__Task brief__:
Tell how many lines of the entries below include the string "timing". Respond with the number alone.

__Supplied information__:

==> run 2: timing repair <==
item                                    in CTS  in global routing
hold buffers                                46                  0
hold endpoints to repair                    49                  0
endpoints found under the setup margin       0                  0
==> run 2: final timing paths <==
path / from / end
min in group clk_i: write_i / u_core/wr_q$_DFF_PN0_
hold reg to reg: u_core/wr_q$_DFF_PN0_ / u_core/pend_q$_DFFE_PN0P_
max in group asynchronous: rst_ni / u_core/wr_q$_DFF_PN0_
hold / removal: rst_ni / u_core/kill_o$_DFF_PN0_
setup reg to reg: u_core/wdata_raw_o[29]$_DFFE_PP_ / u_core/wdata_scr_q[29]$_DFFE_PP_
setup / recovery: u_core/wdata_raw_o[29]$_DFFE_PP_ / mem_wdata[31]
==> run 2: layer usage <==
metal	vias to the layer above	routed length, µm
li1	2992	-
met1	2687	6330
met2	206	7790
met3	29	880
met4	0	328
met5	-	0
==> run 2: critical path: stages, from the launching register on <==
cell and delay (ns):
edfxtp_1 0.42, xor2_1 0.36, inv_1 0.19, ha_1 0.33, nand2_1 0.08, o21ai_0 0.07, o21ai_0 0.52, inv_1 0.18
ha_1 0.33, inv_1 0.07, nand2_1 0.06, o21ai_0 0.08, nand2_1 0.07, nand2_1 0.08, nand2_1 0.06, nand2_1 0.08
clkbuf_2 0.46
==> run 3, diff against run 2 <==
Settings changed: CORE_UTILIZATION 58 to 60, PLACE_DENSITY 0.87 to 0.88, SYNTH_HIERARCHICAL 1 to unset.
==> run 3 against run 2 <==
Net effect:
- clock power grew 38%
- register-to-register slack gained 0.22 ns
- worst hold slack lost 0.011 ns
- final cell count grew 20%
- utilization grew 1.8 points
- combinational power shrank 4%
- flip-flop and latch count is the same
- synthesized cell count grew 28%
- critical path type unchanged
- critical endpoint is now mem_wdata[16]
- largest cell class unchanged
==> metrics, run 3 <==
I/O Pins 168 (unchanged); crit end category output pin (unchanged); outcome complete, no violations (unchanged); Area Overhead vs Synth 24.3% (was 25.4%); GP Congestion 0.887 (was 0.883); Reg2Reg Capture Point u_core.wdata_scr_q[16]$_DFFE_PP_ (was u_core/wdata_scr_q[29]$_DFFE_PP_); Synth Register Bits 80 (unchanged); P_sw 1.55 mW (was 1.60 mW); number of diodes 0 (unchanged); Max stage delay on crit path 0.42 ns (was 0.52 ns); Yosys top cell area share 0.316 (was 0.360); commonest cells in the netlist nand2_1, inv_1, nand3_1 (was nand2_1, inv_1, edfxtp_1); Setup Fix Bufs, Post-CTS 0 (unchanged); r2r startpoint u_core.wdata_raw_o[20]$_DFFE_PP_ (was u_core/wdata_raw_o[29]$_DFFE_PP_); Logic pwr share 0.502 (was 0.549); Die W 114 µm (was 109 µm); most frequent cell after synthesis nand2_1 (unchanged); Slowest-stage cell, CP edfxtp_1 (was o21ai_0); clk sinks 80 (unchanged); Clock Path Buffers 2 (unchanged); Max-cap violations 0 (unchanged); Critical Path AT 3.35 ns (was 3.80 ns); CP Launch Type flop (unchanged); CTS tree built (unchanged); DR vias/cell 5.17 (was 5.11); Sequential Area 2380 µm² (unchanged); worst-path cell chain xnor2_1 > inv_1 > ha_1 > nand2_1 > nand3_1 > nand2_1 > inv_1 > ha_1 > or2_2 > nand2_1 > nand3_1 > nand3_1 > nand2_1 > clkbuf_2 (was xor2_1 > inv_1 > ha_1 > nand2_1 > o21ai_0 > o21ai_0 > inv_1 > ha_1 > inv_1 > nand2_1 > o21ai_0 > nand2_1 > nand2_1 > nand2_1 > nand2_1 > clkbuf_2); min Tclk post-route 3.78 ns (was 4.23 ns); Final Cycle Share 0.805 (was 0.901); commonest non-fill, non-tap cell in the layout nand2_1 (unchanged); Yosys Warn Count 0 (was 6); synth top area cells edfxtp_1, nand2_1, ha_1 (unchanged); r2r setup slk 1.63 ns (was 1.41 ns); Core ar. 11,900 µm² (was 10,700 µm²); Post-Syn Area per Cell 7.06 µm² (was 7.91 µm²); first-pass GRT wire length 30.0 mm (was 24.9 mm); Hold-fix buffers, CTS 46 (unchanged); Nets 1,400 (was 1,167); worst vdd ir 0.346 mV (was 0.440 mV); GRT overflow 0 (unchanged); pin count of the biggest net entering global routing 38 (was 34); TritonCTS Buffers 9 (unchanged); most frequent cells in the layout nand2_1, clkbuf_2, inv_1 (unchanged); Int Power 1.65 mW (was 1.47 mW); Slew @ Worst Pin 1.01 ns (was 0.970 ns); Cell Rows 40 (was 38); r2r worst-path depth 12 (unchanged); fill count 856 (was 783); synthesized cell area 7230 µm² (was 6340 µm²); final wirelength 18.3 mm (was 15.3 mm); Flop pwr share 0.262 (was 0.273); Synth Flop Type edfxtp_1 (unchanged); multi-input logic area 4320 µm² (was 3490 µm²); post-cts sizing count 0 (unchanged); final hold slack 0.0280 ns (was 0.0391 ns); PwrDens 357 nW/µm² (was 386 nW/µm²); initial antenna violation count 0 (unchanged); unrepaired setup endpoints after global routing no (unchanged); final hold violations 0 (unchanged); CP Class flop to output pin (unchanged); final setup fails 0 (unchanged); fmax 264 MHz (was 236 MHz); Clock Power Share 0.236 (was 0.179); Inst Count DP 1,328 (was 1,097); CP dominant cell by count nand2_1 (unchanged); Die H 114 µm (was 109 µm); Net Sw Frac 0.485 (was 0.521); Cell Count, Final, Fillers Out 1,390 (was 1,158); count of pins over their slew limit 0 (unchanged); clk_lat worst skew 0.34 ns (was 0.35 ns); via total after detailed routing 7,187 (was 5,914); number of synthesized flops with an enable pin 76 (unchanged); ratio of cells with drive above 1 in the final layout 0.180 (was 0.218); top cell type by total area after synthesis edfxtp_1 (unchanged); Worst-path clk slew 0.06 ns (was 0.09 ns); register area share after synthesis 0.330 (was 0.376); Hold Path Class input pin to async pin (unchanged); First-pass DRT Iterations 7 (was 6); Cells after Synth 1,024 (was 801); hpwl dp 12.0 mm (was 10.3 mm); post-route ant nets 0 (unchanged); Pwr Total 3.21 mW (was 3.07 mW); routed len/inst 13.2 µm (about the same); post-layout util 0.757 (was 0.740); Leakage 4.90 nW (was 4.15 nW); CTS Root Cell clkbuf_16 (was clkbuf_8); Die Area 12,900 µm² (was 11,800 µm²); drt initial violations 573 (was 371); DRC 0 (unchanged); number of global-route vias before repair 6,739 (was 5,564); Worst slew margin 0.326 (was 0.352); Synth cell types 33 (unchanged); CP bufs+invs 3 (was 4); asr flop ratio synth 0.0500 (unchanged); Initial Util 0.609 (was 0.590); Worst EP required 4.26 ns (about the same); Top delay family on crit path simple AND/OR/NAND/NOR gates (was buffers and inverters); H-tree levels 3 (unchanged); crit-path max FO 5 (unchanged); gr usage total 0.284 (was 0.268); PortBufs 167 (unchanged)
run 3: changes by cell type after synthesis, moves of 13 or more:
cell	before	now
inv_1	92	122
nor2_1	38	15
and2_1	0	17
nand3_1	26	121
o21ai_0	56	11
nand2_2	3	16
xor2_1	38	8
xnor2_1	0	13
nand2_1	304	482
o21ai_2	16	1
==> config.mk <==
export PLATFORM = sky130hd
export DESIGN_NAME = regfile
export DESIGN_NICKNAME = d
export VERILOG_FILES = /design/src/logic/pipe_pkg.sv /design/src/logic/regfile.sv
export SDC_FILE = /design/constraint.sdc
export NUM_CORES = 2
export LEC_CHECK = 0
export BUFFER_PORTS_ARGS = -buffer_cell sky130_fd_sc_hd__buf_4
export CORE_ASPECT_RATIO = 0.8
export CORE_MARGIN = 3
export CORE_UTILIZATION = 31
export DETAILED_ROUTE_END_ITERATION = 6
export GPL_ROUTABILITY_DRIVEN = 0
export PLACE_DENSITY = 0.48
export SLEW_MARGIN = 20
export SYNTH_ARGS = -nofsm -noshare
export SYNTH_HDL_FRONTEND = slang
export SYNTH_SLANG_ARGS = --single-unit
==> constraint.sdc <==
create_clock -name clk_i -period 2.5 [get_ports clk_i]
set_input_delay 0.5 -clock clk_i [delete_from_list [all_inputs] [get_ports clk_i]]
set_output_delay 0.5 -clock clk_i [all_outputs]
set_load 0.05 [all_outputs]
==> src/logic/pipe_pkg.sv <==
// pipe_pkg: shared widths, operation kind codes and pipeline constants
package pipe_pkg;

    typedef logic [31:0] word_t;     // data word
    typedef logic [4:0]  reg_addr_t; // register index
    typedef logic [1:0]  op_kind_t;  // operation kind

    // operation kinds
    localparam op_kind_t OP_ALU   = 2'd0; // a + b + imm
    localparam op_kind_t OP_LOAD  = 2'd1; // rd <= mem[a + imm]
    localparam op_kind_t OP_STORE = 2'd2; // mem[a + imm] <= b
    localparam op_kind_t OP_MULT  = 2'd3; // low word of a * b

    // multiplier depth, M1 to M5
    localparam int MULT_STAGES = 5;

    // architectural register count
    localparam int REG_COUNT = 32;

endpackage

__Written answer__:
2